As more cases are discovered, the workload of tweeting each one goes up. At a certain point, it's more efficient to batch the reports. It seems DHSC has reached that point.
 
As more cases are discovered, the workload of tweeting each one goes up. At a certain point, it's more efficient to batch the reports. It seems DHSC has reached that point.


Considering the minuscule effort involved in making a tweet, that would suggest that there are an awful lot of cases.

Why weekly instead of one tweet per day? Surely that would not overwhelm their administrative resources.
 
xjx388 said:
I’m basing my reasoning on the facts as we know them currently.
Read the link I cited FFS. Your entire point is in contradiction to known facts and evidence.
 
Tipping point reached, new cases are outstripping the Chinese recoveries/deaths. Active cases will start to increase.
 
Are they really going to repeat japans mistake and sentence everyone on that boat to infection? I thought california was so much smarter than the rest of us or more moral or something.
 
Read the link I cited FFS. Your entire point is in contradiction to known facts and evidence.

I did read your wikipedia link. I even used the citiations to go deeper. For example:

https://www.sciencemag.org/news/202...-not-be-source-novel-virus-spreading-globally
Lucey says if the new data are accurate, the first human infections must have occurred in November 2019—if not earlier—because there is an incubation time between infection and symptoms surfacing. If so, the virus possibly spread silently between people in Wuhan—and perhaps elsewhere—before the cluster of cases from the city’s now-infamous Huanan Seafood Wholesale Market was discovered in late December.

. . .

Andersen posted his analysis of 27 available genomes of 2019-nCoV on 25 January on a virology research website. It suggests they had a “most recent common ancestor”—meaning a common source—as early as 1 October 2019.
So there is currently no certainty at all regarding exactly when the first infections occurred. It could have been October; it would be impossible to know for sure, especially if for a lot of (most?) people the symptoms are no different to the common cold.

If that's true, then there should be no question about the good possibility that this thing was out in the wild before the "first cases" were reported in China, January 11.

Now, if you have something specific that indicates what I'm saying is way off, I welcome it.
 
Read the link I cited FFS. Your entire point is in contradiction to known facts and evidence.

You cited a wikipedia article. xjx read that article, read one of its sources, and cited that source. Everything in that article, and in its source, is consistent with the idea that the virus was out and about before the first cases were announce in January. At least as early as November 2019, and possibly as early as 1 October 2019 (or even earlier).

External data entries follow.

## /design/flow/run.sh

```bash
#!/bin/bash
# OpenROAD 26Q1-2900-gdf79404cd8, Yosys 0.63+post, stock flow scripts
make -C /OpenROAD-flow-scripts/flow DESIGN_CONFIG=/design/flow/config.mk WORK_HOME=/design/flow/orfs finish
```

## /design/flow/config.mk

```make
export PLATFORM = sky130hd
export DESIGN_NAME = BCD_7segmentos
export DESIGN_NICKNAME = BCD_7segmentos
export VERILOG_FILES = /design/flow/design.v
export SDC_FILE = /design/flow/constraint.sdc
export NUM_CORES = 4
export LEC_CHECK = 1
export CORE_AREA = 10 10 70 70
export DIE_AREA = 0 0 80 80
export SYNTH_HDL_FRONTEND = slang
```

## /design/flow/constraint.sdc

```tcl
current_design BCD_7segmentos

set clk_period 2.1
set clk_io_pct 0.2

create_clock -name clk0 -period $clk_period

set non_clock_inputs [all_inputs -no_clocks]
set_input_delay [expr $clk_period * $clk_io_pct] -clock clk0 $non_clock_inputs
set_output_delay [expr $clk_period * $clk_io_pct] -clock clk0 [all_outputs]
```

## /design/flow/design.v

```verilog
module BCD_7segmentos(
	input [4:0] bcd,
	output reg [6:0] segmentos  
);
always@(bcd)	begin
	case(bcd)
		5'b00000: segmentos <= 7'b1111110; 
		5'b00001: segmentos <= 7'b0110000; 
		5'b00010: segmentos <= 7'b1101101; 
		5'b00011: segmentos <= 7'b1111001; 
		5'b00100: segmentos <= 7'b0110011; 
		5'b00101: segmentos <= 7'b1011011; 
		5'b00110: segmentos <= 7'b1011111; 
		5'b00111: segmentos <= 7'b1110000; 
		5'b01000: segmentos <= 7'b1111111; 
		5'b01001: segmentos <= 7'b1111011; 
		5'b01010: segmentos <= 7'b1110111; 
		5'b01011: segmentos <= 7'b0011111; 
		5'b01100: segmentos <= 7'b1001110; 
		5'b01101: segmentos <= 7'b0111101; 
		5'b01110: segmentos <= 7'b1001111; 
		5'b01111: segmentos <= 7'b1000111;
		5'b10000: segmentos <= 7'b0000000;
		5'b10001: segmentos <= 7'b0000001;
		default: segmentos <= 7'b0000000;
	endcase
end
endmodule
```

==> impl_metrics.xml <==
<?xml version="1.0" encoding="UTF-8"?>
<metrics>
  <group name="run_status">
    <metric name="status" unit="">complete, no violations</metric>
  </group>
  <group name="logic_synthesis">
    <metric name="syn-mean-instance-area" unit="um^2">7.76</metric>
    <metric name="ys_types" unit="">22</metric>
    <metric name="share_of_yosys_cell_area_claimed_by_the_top_area_cell_type" unit="">0.287</metric>
    <metric name="synth_sequential_area_ratio" unit="">0</metric>
    <metric name="synth_area" unit="um^2">349</metric>
    <metric name="yosys-stat-cells" unit="">45</metric>
    <metric name="ys_chip_area" unit="um^2">349</metric>
    <metric name="yosys.area.top_type" unit="">sky130_fd_sc_hd__ha_1</metric>
    <metric name="topCellsByArea" unit="">sky130_fd_sc_hd__ha_1 (29%), sky130_fd_sc_hd__buf_6 (9.7%), sky130_fd_sc_hd__a21oi_1 (5.7%), sky130_fd_sc_hd__nor2_1 (5.4%), sky130_fd_sc_hd__a2111oi_2 (4.3%)</metric>
    <metric name="synthTopCellsByCount" unit="">sky130_fd_sc_hd__ha_1 (8), sky130_fd_sc_hd__nor2_1 (5), sky130_fd_sc_hd__a21oi_1 (4), sky130_fd_sc_hd__nand2_1 (4), sky130_fd_sc_hd__buf_6 (3)</metric>
    <metric name="count_of_warnings_emitted_by_yosys" unit="">0</metric>
    <metric name="netlist_instances" unit="">45</metric>
    <metric name="synthMostInstantiatedCell" unit="">sky130_fd_sc_hd__ha_1</metric>
  </group>
  <group name="drt">
    <metric name="drt-initial-drc-count" unit="">5</metric>
    <metric name="drt-vias-per-instance" unit="">3.50</metric>
    <metric name="route.detailed.wl_per_inst" unit="um">9.58</metric>
    <metric name="remaining_drc_errors" unit="">0</metric>
    <metric name="routed_wirelength" unit="mm">1.13</metric>
    <metric name="route.vias.total" unit="">413</metric>
    <metric name="drtPass1Iterations" unit="">2</metric>
    <metric name="postRouteAntennaNets" unit="">0</metric>
    <metric name="diodes" unit="">0</metric>
  </group>
  <group name="timing">
    <metric name="final-max-slew-violation-count" unit="">0</metric>
    <metric name="worstMarginPinSlew" unit="ns">0.346</metric>
    <metric name="final_critical_delay_including_setup_and_external_delays" unit="ns">2.04</metric>
    <metric name="setup_ws" unit="ns">0.0566</metric>
    <metric name="rsz0062_at_grt" unit="">no</metric>
    <metric name="relSlewSlack" unit="">0.769</metric>
    <metric name="number_of_hold_violations_in_the_final_report" unit="">0</metric>
    <metric name="fin_tns_setup" unit="ns">0</metric>
    <metric name="timing.fmax" unit="MHz">489</metric>
    <metric name="report.final.setup_viol" unit="">0</metric>
    <metric name="layout_worst_path_cycle_share" unit="">0.973</metric>
  </group>
  <group name="power">
    <metric name="p_sw" unit="mW">0.0500</metric>
    <metric name="vdd.ir_drop.worst" unit="mV">0.0632</metric>
    <metric name="internal_power" unit="mW">0.0665</metric>
    <metric name="p_total" unit="mW">0.117</metric>
    <metric name="static-leakage-power" unit="nW">0.315</metric>
    <metric name="power.density_cell_area" unit="nW/um^2">170</metric>
    <metric name="power.share.sequential" unit="">0</metric>
    <metric name="switching_share" unit="">0.429</metric>
    <metric name="combinationalPowerShare" unit="">1.000</metric>
    <metric name="power.clock.fraction" unit="">0</metric>
  </group>
  <group name="global_route">
    <metric name="first_pass_grt_wire_length" unit="mm">1.80</metric>
    <metric name="grt_antenna_before_repair" unit="">0</metric>
    <metric name="grt_start_max_net_pins" unit="">10</metric>
    <metric name="via_count_of_the_first_global_routing_pass" unit="">390</metric>
    <metric name="grt_use_total" unit="">0.0332</metric>
    <metric name="grt_overflow_total" unit="">0</metric>
  </group>
  <group name="setup_path">
    <metric name="cp_data_arrival_time" unit="ns">1.62</metric>
    <metric name="worst_ep_required_time" unit="ns">1.68</metric>
    <metric name="timing.critical_path.to_type" unit="">output port</metric>
    <metric name="worstPathMaxFanout" unit="">8</metric>
    <metric name="timing.setup.critical_path_class" unit="">primary input to output port</metric>
    <metric name="worstSetupStartpointType" unit="">primary input</metric>
  </group>
  <group name="floorplan">
    <metric name="die_area" unit="um^2">6400</metric>
    <metric name="core-area" unit="um^2">3420</metric>
    <metric name="row_count" unit="">21</metric>
    <metric name="die_width" unit="um">80</metric>
    <metric name="boundaryPins" unit="">12</metric>
    <metric name="initial_core_util" unit="">0.102</metric>
    <metric name="die_height" unit="um">80</metric>
  </group>
  <group name="job">
    <metric name="maxCapViolCount" unit="">0</metric>
    <metric name="warning_count" unit="">40</metric>
  </group>
  <group name="finish">
    <metric name="ff_count" unit="">0</metric>
    <metric name="final_cells" unit="">118</metric>
    <metric name="postLayoutCoreUtil" unit="">0.201</metric>
    <metric name="layout-drive-gt1-share" unit="">0.486</metric>
    <metric name="flop_area" unit="um^2">0</metric>
    <metric name="nClkBuffers" unit="">0</metric>
    <metric name="area_growth" unit="%">96.4</metric>
  </group>
  <group name="clock_tree">
    <metric name="postCtsHoldBufs" unit="">0</metric>
  </group>
  <group name="place">
    <metric name="dpl.cell_count" unit="">114</metric>
    <metric name="dpl_worst_slack" unit="ns">-0.559</metric>
    <metric name="routabilityCongestion" unit="">0.768</metric>
    <metric name="dpl.hpwl" unit="um">878</metric>
    <metric name="number_of_input_and_output_port_buffers_inserted" unit="">12</metric>
  </group>
  <group name="hold_path">
    <metric name="holdCritPathClass" unit="">primary input to output port</metric>
    <metric name="whs_path_depth" unit="">4</metric>
  </group>
</metrics>
==> power groups by stage <==
stage / sequential, mW / combinational (mW) / clock [mW]
finish: 0 / 0.117 / 0
global route: 0 / 0.130 / 0
CTS: 0 / 0.115 / 0
==> cell usage in the layout, fill, tap and decap left out, types with 3 or more instances in the layout <==
cell type,netlist,final
sky130_fd_sc_hd__nor2_1,5,5
sky130_fd_sc_hd__buf_6,3,3
sky130_fd_sc_hd__nand2_1,4,4
sky130_fd_sc_hd__ha_1,8,5
sky130_fd_sc_hd__buf_4,0,16
sky130_fd_sc_hd__dlygate4sd2_1,0,7
==> worst max-delay path, cell delays in order <==
cell and delay, ns:
sky130_fd_sc_hd__dlygate4sd2_1 0.24, sky130_fd_sc_hd__buf_6 0.13, sky130_fd_sc_hd__buf_4 0.13, sky130_fd_sc_hd__buf_4 0.13, sky130_fd_sc_hd__a211oi_1 0.27, sky130_fd_sc_hd__a211oi_2 0.06
sky130_fd_sc_hd__dlygate4sd2_1 0.24
==> layer usage <==
metal  vias up  routed length [um]  track usage
li1        218                   -            -
met1       186                 599       0.0514
met2         9                 445       0.0465
met3         0                  85      0.00909
met4         0                   0            0
met5         -                   0            0
==> cell families (layout without fill, tap and decap cells) <==
group	after synthesis	in the layout	synth area share
adder cells (fa/ha/maj)	8	8	0.287
multiplexers	2	2	0.0717
AND-OR/OR-AND	12	12	0.265
buffers and inverters	6	33	0.133
AND/OR/NAND/NOR	17	17	0.244
==> per-stage QoR <==
step | hold WS (ns) | area (um^2)
after floorplan | 0.928 | 349
after global placement | 1.91 | 601
after detailed placement | 1.90 | 601
after CTS | 1.48 | 668
after global routing | 1.47 | 686
final | 1.43 | 686
==> area by class of cell <==
type | instances | area, um^2
Fill cell | 388 | 2730
Timing Repair Buffer | 31 | 259
Tap cell | 46 | 57.6
Inverter | 2 | 7.51
Multi-Input combinational cell | 39 | 362
==> final timing paths <==
kind	start	end	slack (ns)
max	bcd[2]	segmentos[3]	0.06
min	bcd[0]	segmentos[1]	1.43
==> what timing repair did <==
| item | CTS | global route |
|---|---|---|
| buffers inserted | 4 | 0 |
| pin swaps | 8 | 4 |
| setup endpoints to repair | 7 | 4 |
| gates resized | 25 | 9 |
Power is estimated from default activity; no workload was simulated.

xjx's entire point is supported by known facts and evidence.
 
Here is the original post from xjx388 that I am disputing.
I can see a time, not too long from now, when we realize that this bug had actually been in the population for a good bit of time before it became big news. That people had actually had it, thought it was just a bad cold and moved on with their lives after a few days.

Yesterday was especially busy for us. A lot of upper respiratory stuff came through, coughing, fever, etc. We, obviously, don't test for Covid-19. A lot of those patients did test positive for flu or strep, but a lot did not. I'd wager that if we (and every other doctor's office) sent a swab of every patient with flu-like symptoms to a capable lab, that we would actually catch some people that had Covid-19. IOW, I'd bet it's already long been circulating among us and we thought it was just another bad cold.

We do a respiratory panel for patients with persistent URIs that checks dna/rna for multiple pathogens. There are a few coronaviruses on that list and patients freak out when they see it. One day, this one's going to be on the list too.


Nothing supports the idea that this virus has been in the population for a long time or that every doctor's office would be detecting this now if they tested for it.
 
"Diamond Princess cruise ship: The Ministry of Health, Labor and Welfare has corrected the number of cases from 706 to 696. After examining the results of the virus test, it was reported that some people were counted twice."

Doesn't build confidence in other statistics if such a well-defined population can have counts be this wrong for this long.
 
"Diamond Princess cruise ship: The Ministry of Health, Labor and Welfare has corrected the number of cases from 706 to 696. After examining the results of the virus test, it was reported that some people were counted twice."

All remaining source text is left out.